Em 2024, a indústria brasileira teve como principal empregadora a atividade de fabricação de alimentos, que reuniu cerca de 2,1 milhões de trabalhadores. O setor industrial como um todo somou 8,7 milhões de pessoas ocupadas, com forte predominância das indústrias de transformação, responsáveis por 97,1% desse total.
O mercado de trabalho industrial também apresentou participação relevante de outros segmentos. Entre eles, se destacaram a confecção de roupas e acessórios, com 551,8 mil empregados, a produção de bens de metal (exceto máquinas e equipamentos), com 517,1 mil, além da fabricação de veículos automotores, reboques e carrocerias, que contabilizou 491,9 mil trabalhadores.
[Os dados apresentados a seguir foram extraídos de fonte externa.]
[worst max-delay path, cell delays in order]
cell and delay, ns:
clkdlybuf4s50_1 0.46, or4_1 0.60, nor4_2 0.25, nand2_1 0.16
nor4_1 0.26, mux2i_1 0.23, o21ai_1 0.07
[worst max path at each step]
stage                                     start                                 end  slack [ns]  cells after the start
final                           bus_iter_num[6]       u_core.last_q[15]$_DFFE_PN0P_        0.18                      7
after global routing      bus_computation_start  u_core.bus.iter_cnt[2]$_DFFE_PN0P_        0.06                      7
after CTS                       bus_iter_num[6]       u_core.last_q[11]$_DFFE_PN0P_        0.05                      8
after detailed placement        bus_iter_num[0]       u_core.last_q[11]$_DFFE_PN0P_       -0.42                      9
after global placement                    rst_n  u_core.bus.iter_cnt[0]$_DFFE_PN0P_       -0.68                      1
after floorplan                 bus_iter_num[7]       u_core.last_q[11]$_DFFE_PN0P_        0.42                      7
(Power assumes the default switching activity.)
**src/rtl/mux_stage_pkg.sv**
```systemverilog
// Shared types and default parameters for the mux capture stage.
package mux_stage_pkg;

  // Operating state of the capture stage.
  typedef enum logic {
    ST_RUN   = 1'b0,
    ST_FAULT = 1'b1
  } state_t;

  localparam int DEFAULT_DATA_W       = 8;
  localparam int DEFAULT_ERR_W        = 8;
  localparam int DEFAULT_FAULT_THRESH = 3;

  // Wide enough to count up to the largest legal FAULT_THRESH (255).
  localparam int CONSEC_W = 8;

endpackage

```
**src/rtl/sync_fifo.sv**
```systemverilog
// Small synchronous FIFO with registered storage and occupancy count.
// The head entry is read straight from storage, so the output is decoded
// from registers only. Writes when full and reads when empty are ignored.
module sync_fifo #(
  parameter int DATA_W = 8,
  parameter int DEPTH  = 2
) (
  input  logic                       clk,
  input  logic                       rst_n,
  input  logic                       push_i,
  input  logic [DATA_W-1:0]          wdata_i,
  input  logic                       pop_i,
  output logic [DATA_W-1:0]          rdata_o,
  output logic [$clog2(DEPTH+1)-1:0] count_o,
  output logic                       empty_o,
  output logic                       full_o
);

  localparam int AW = (DEPTH > 1) ? $clog2(DEPTH) : 1;
  localparam int CW = $clog2(DEPTH + 1);

  logic [DATA_W-1:0] mem_q [DEPTH];
  logic [AW-1:0]     wr_ptr_q, wr_ptr_d;
  logic [AW-1:0]     rd_ptr_q, rd_ptr_d;
  logic [CW-1:0]     count_q, count_d;
  logic              do_push, do_pop;

  // Qualify requests against occupancy so the pointers can never overrun.
  always_comb begin
    do_push = push_i && !full_o;
    do_pop  = pop_i && !empty_o;
  end

  // Pointer and occupancy next-state; DEPTH is a power of two so the
  // pointers wrap naturally at their width.
  always_comb begin
    wr_ptr_d = wr_ptr_q;
    rd_ptr_d = rd_ptr_q;
    count_d  = count_q;
    if (do_push) wr_ptr_d = wr_ptr_q + AW'(1);
    if (do_pop)  rd_ptr_d = rd_ptr_q + AW'(1);
    case ({do_push, do_pop})
      2'b10:   count_d = count_q + CW'(1);
      2'b01:   count_d = count_q - CW'(1);
      default: count_d = count_q;
    endcase
  end

  // Pointer and count registers.
  always_ff @(posedge clk or negedge rst_n) begin
    if (!rst_n) begin
      wr_ptr_q <= '0;
      rd_ptr_q <= '0;
      count_q  <= '0;
    end else begin
      wr_ptr_q <= wr_ptr_d;
      rd_ptr_q <= rd_ptr_d;
      count_q  <= count_d;
    end
  end

  // Storage is cleared on reset so the head reads zero straight away.
  always_ff @(posedge clk or negedge rst_n) begin
    if (!rst_n) begin
      for (int i = 0; i < DEPTH; i++) mem_q[i] <= '0;
    end else if (do_push) begin
      mem_q[wr_ptr_q] <= wdata_i;
    end
  end

  // Status and head data decoded from registers.
  always_comb begin
    rdata_o = mem_q[rd_ptr_q];
    count_o = count_q;
    empty_o = (count_q == '0);
    full_o  = (count_q == CW'(DEPTH));
  end

endmodule

```
**src/rtl/mux_capture_stage.sv**
```systemverilog
// Capture stage behind the 2:1 safe-select mux. Good beats go into a small
// FIFO; beats captured while the select was unknown are dropped and counted.
// A run of FAULT_THRESH consecutive dropped beats latches FAULT, which
// blocks further input until fault_clr.
//
// Handshake: a beat transfers on a rising edge where valid && ready. Ready
// never depends on the partner's valid, and in_ready is decoded purely from
// registered state (no path from out_ready).
module mux_capture_stage
  import mux_stage_pkg::*;
#(
  parameter int DATA_W       = DEFAULT_DATA_W,
  parameter int DEPTH        = 2,
  parameter int ERR_W        = DEFAULT_ERR_W,
  parameter int FAULT_THRESH = DEFAULT_FAULT_THRESH
) (
  input  logic              clk,
  input  logic              rst_n,
  input  logic              in_valid,
  output logic              in_ready,
  input  logic [DATA_W-1:0] in_data,
  input  logic              in_sel_unknown,
  output logic              out_valid,
  input  logic              out_ready,
  output logic [DATA_W-1:0] out_data,
  output logic [ERR_W-1:0]  err_cnt,
  output logic              fault,
  input  logic              fault_clr
);

  localparam int CNT_W = $clog2(DEPTH + 1);

  state_t                state_q, state_d;
  logic [ERR_W-1:0]      err_q, err_d;
  logic [CONSEC_W-1:0]   consec_q, consec_d;

  logic                  accept, bad, pop, push;
  logic                  fifo_full, fifo_empty;
  logic [CNT_W-1:0]      fifo_count;

  // An X or Z on the flag is treated as unknown, hence the case inequality.
  always_comb begin
    bad    = (in_sel_unknown !== 1'b0);
    accept = in_valid && in_ready;
    push   = accept && !bad;
    pop    = out_valid && out_ready;
  end

  sync_fifo #(
    .DATA_W (DATA_W),
    .DEPTH  (DEPTH)
  ) u_fifo (
    .clk     (clk),
    .rst_n   (rst_n),
    .push_i  (push),
    .wdata_i (in_data),
    .pop_i   (pop),
    .rdata_o (out_data),
    .count_o (fifo_count),
    .empty_o (fifo_empty),
    .full_o  (fifo_full)
  );

  // Error counters: the clear applies first, so a bad beat in the same
  // cycle as fault_clr is counted on top of the cleared value.
  always_comb begin
    err_d    = fault_clr ? '0 : err_q;
    consec_d = fault_clr ? '0 : consec_q;
    if (accept) begin
      if (bad) begin
        if (err_d != '1)    err_d    = err_d + ERR_W'(1);
        if (consec_d != '1) consec_d = consec_d + CONSEC_W'(1);
      end else begin
        consec_d = '0;
      end
    end
  end

  // Counter registers.
  always_ff @(posedge clk or negedge rst_n) begin
    if (!rst_n) begin
      err_q    <= '0;
      consec_q <= '0;
    end else begin
      err_q    <= err_d;
      consec_q <= consec_d;
    end
  end

  // FSM state register.
  always_ff @(posedge clk or negedge rst_n) begin
    if (!rst_n) state_q <= ST_RUN;
    else        state_q <= state_d;
  end

  // FSM next state: clear returns to RUN, then a threshold-reaching bad
  // beat (only possible in RUN) moves to FAULT on the same edge.
  always_comb begin
    state_d = state_q;
    if (fault_clr) state_d = ST_RUN;
    if (accept && bad && (consec_d >= CONSEC_W'(FAULT_THRESH))) state_d = ST_FAULT;
  end

  // FSM outputs, all decoded from registers.
  always_comb begin
    in_ready  = (state_q == ST_RUN) && !fifo_full;
    fault     = (state_q == ST_FAULT);
    out_valid = !fifo_empty;
    err_cnt   = err_q;
  end

  // Occupancy must stay within range and agree with the full flag.
  a_count_range: assert property (@(posedge clk) disable iff (!rst_n)
    (fifo_count <= CNT_W'(DEPTH)) && (fifo_full == (fifo_count == CNT_W'(DEPTH))));

endmodule

```
**config.mk**
```make
export PLATFORM = sky130hd
export DESIGN_NAME = mux_capture_stage
export DESIGN_NICKNAME = d
export VERILOG_FILES = /design/src/rtl/mux_stage_pkg.sv /design/src/rtl/sync_fifo.sv /design/src/rtl/mux_capture_stage.sv
export SDC_FILE = /design/constraint.sdc
export NUM_CORES = 1
export LEC_CHECK = 0
export ABC_AREA = 1
export CAP_MARGIN = 5
export CELL_PAD_IN_SITES_DETAIL_PLACEMENT = 1
export CELL_PAD_IN_SITES_GLOBAL_PLACEMENT = 2
export CORE_AREA = 8 8 93 95
export CTS_CLUSTER_SIZE = 25
export DETAILED_ROUTE_END_ITERATION = 8
export DIE_AREA = 0 0 101 103
export PLACE_DENSITY_LB_ADDON = 0.1
export REMOVE_ABC_BUFFERS = 1
export SYNTH_ARGS = -nofsm -noshare
export SYNTH_HDL_FRONTEND = slang
export SYNTH_SLANG_ARGS = --single-unit
```
**constraint.sdc**
```tcl
create_clock -name clk -period 2.4 [get_ports clk]
set_clock_uncertainty 0.1 [all_clocks]
set_input_delay 0.36 -clock clk [delete_from_list [all_inputs] [get_ports clk]]
set_output_delay 0.36 -clock clk [all_outputs]
set_load 0.05 [all_outputs]
```
==> impl_metrics.csv <==
group,metric,value,unit
run_status,outcome,"completed",
floorplanning,core,7140,um2
final_layout,regArea,926,um2
critical_path,path_cells,"inv_2 -> a21oi_1 -> clkdlybuf4s50_1",
final_layout,multi_input_area,992,um2
final_layout,nets,348,
timing,hold_viol,0,
critical_path,worstPathRequired,1940,ps
timing,rsz0062_at_grt,"no",
route,wl,5560,um
timing,fin_crit,2210,ps
logic_synthesis,syn_area,2140,um2
grt,busiest_layer,"met2",
logic_synthesis,yosysSeqAreaShare,43.2,%
grt,grt.met3_usage,2.57,%
critical_path,crit_fanout,4,
final_layout,drive_above_1_share,15.4,%
critical_path,path_class,"flip-flop to primary output",
logic_synthesis,synthAdderAreaFrac,1.75,%
clock_network,clk_pin_slew,80,ps
floorplanning,dieArea,10400,um2
logic_synthesis,ys_seq_elements,37,
critical_path,slowest_delay,820,ps
route,drc,0,
timing,setup_viol,0,
grt,grt_pass1_vias,2051,
timing,relSlewSlack,64.1,%
grt,antenna_found_initial,0,
critical_path,cp_slowest_cell,"clkdlybuf4s50_1",
logic_synthesis,synth.distinct_cells,31,
grt,grt_max_degree,18,
logic_synthesis,synthCells,283,
timing,worstMarginPinSlew,538,ps
flow_run,cap_violations,0,
logic_synthesis,synth_top_cell_by_area,"dfrtp_1",
grt,grt_use_met2,19.5,%
grt,globalRouteTotalUtil,12.0,%
logic_synthesis,synth_mux_area_share,0,%
place,dpl.hpwl,4350,um
timing,setup_ws,189,ps
route,drtIter0Drc,27,
logic_synthesis,ys_top_cells_by_area,"dfrtp_1 43%, nand2_1 16%, inv_1 6.7%",
floorplanning,top_level_ports,33,
logic_synthesis,yosys.area_share.simple,35.3,%
clock_network,cts_tree,"yes",
floorplanning,die_w,101,um
logic_synthesis,yosysWarnings,0,
hold_path,hold_class,"primary input to asynchronous set/reset pin",
route,first_pass_iters,4,
clock_network,insertion_delay,300,ps
timing,finalCritPeriodShare,92.1,%
floorplanning,initial_core_util,30.0,%
route,vias,1850,
critical_path,start_kind,"flip-flop",
clock_network,cts_buffers,5,
logic_synthesis,yosysTopAreaCellShare,43.2,%
logic_synthesis,synth_area_per_cell,7.58,um2
final_layout,syn2layout_area_growth,29.0,%
logic_synthesis,async_flop_share,100,%
route,via_per_inst,4.29,
route,post_drt_wl_per_cell,12.9,um
power_and_ir_drop,irDropWorstVdd,0.423,mV
clock_network,cts_sinks,37,
floorplanning,std_cell_rows,31,
critical_path,worstPathArrival,1750,ps
final_layout,layout_common_cells,"90 x nand2_1, 38 x inv_1, 37 x dfrtp_1",
final_layout,final_common_cell,"nand2_1",
logic_synthesis,synth_edf_count,0,
clock_network,post_cts_buffers,0,
power_and_ir_drop,power.density,950,nW/um2
timing,drv_slew,0,
logic_synthesis,synth_compound_area_share,5.95,%
logic_synthesis,synth_xor_area_share,2.86,%
clock_network,cts_buffer_depth,2,
place,io_buffer_count,32,
power_and_ir_drop,p_leak,1.54,nW
clock_network,clockRootBuffer,"clkbuf_8",
grt,grt_first_pass_wirelength,9840,um
logic_synthesis,ys.flop_type,"dfrtp_1",
place,post-place-ws,-108,ps
critical_path,critPathCaptureType,"primary output",
floorplanning,chipHeight,103,um
final_layout,n_fill_cell,920,
route,ant_nets,0,
timing,fmax,452,MHz
place,place_congestion,0.776,
place,place_inst,422,
grt,grt-ovfl-total,0,
clock_network,htree_levels,2,
final_layout,instances_no_fill,431,
timing,fin_tns_setup,0,ps
logic_synthesis,synth_top_family_by_area,"simple AND/OR/NAND/NOR gates",
grt,use_met1,15.6,%
final_layout,antenna-diode-count,0,
-- final cells by class --
class | count | area share, %
clock buffer | 5 | 2.49
clock inverter | 3 | 0.769
inverter | 49 | 6.65
multi-input combinational | 191 | 35.9
sequential | 37 | 33.5
tap | 99 | 4.48
timing repair buffer | 47 | 16.3
-- routing by layer --
layer  part of all wire [%]  vias to the layer above
li1                       -                      960
met1                     51                      858
met4                    1.2                        0
met2                     46                       25
met3                    2.5                        7
met5                      0                        -
-- cell usage after synthesis, types with 2 or more instances --
cell      instances
inv_1            38
nand3_1          21
nor2_2            3
buf_6             2
ha_1              3
xnor2_1           3
o21ai_0          20
nand2_2           7
buf_2             2
nor2_1           17
nand2_1          90
nand2_4           2
inv_2             7
dfrtp_1          37
nand4_1           4
xor2_1            4
nand3_2           4
a21oi_1           3
clkinv_1          4
-- critical path, delay by kind of cell (launching register included) --
family,cells,cell delay (ps)
AO/OA/AOI/OAI,1,130
flip-flops,1,420
buffers and inverters,2,900
-- per-stage QoR --
stage	cell area (um2)	utilization [%]	hold slack (ps)	power (W)
finish	2770	38.8	390	0.00263
global route	2770	38.8	419	0.00281
CTS	2740	38.4	395	0.00270
detailed placement	2640	37.0	190	0.00221
global placement	2640	37.0	187	0.00220
floorplan	2090	-	-35.6	0.00176
-- state kept, by name (all words and copies together) (netlist names) --
signal	flops
err_cnt	8
u_fifo.mem_q	16
fault	1
u_fifo.count_o	2
u_fifo.wr_ptr_q	1
u_fifo.rd_ptr_q	1
consec_q	8
-- what timing repair did --
action                     CTS  global route
hold buffers                 1             0
resized for setup            0             9
hold endpoints to repair    13             0
setup endpoints to repair    0            11
-- cell families (layout without fill, tap and decap cells) --
group	Yosys count	count (layout)
fa+ha+maj	3	3
flops	37	37
xor+xnor	7	7
buf+inv	55	104
simple gates	156	156
compound gates	25	25
-- path summary, 6_finish.rpt --
| kind | to | startpoint | slack, ps | cells after the start |
|---|---|---|---|---|
| min in group clk | u_fifo.mem_q[13]$_DFFE_PN0P_ | u_fifo.mem_q[13]$_DFFE_PN0P_ | 390 | 2 |
| max in group asynchronous | err_cnt[5]$_DFF_PN0_ | rst_n | 1300 | 3 |
| min | u_fifo.mem_q[11]$_DFFE_PN0P_ | rst_n | 390 | 2 |
| max | in_ready | u_fifo.count_o[0]$_DFFE_PN0P_ | 190 | 3 |
| min reg2reg | u_fifo.mem_q[13]$_DFFE_PN0P_ | u_fifo.mem_q[13]$_DFFE_PN0P_ | 390 | 2 |
| max reg2reg | fault$_DFFE_PN0P_ | consec_q[1]$_DFF_PN0_ | 540 | 15 |
-- where the power goes --
| part | internal (W) | leakage (nW) | switching [W] |
|---|---|---|---|
| Clock | 0.000206 | 0.0445 | 0.000259 |
| Combinational | 0.000418 | 1.01 | 0.000836 |
| Sequential | 0.000802 | 0.481 | 0.000107 |
| Total | 0.00143 | 1.54 | 0.00120 |
Note: power is estimated with default switching activity, not from simulation.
Os dados integram a Pesquisa Industrial Anual: Empresa e Produto (PIA 2024), divulgada pelo Instituto Brasileiro de Geografia e Estatística (IBGE) nesta quarta-feira (24/06), que mapeia a estrutura produtiva do país. O levantamento aponta que 358,4 mil empresas compunham o setor industrial no período, responsáveis por uma massa salarial de R$ 481,1 bilhões.

Ao observar o desempenho econômico, a indústria brasileira registrou receita bruta de R$ 8,8 trilhões. A maior parte veio da venda de produtos e serviços industriais, que somou R$ 7,4 trilhões. Outras fontes incluíram revenda e serviços não industriais (R$ 695,9 bilhões) e receitas adicionais (R$ 706 bilhões).
Quando se analisa o tamanho das empresas, fica evidente a concentração da atividade industrial em grandes corporações. As companhias com 500 ou mais empregados responderam por 67,9% da receita líquida total, somando R$ 4,6 trilhões. Em seguida aparecem as médias empresas (17,4%), pequenas (8,7%) e microempresas (6,1%).
Regiões
Do ponto de vista regional, a produção industrial seguiu fortemente concentrada no Sudeste, que respondeu por 60,3% do valor de transformação industrial. Em seguida vieram o Sul (19,1%), Nordeste (8,4%), Norte (6,3%) e Centro-Oeste (6%).
São Paulo manteve posição de liderança no cenário nacional, com 34,5% do VTI industrial, impulsionado por uma base produtiva diversificada. Rio de Janeiro (12,8%) e Minas Gerais (10,8%) completam o principal eixo industrial do país.

A região Sul se consolidou como o segundo maior polo industrial brasileiro, com forte presença de setores como máquinas, veículos, alimentos e metalmecânica. Já no Norte, o destaque segue com o Amazonas, sustentado pela Zona Franca de Manaus e pela produção de eletrônicos e equipamentos de informática.
No Nordeste, Bahia e Pernambuco se destacam pela diversidade industrial, com peso de setores químicos, petrolíferos e alimentícios. No Centro-Oeste, o avanço da agroindústria e dos biocombustíveis reforça o crescimento regional.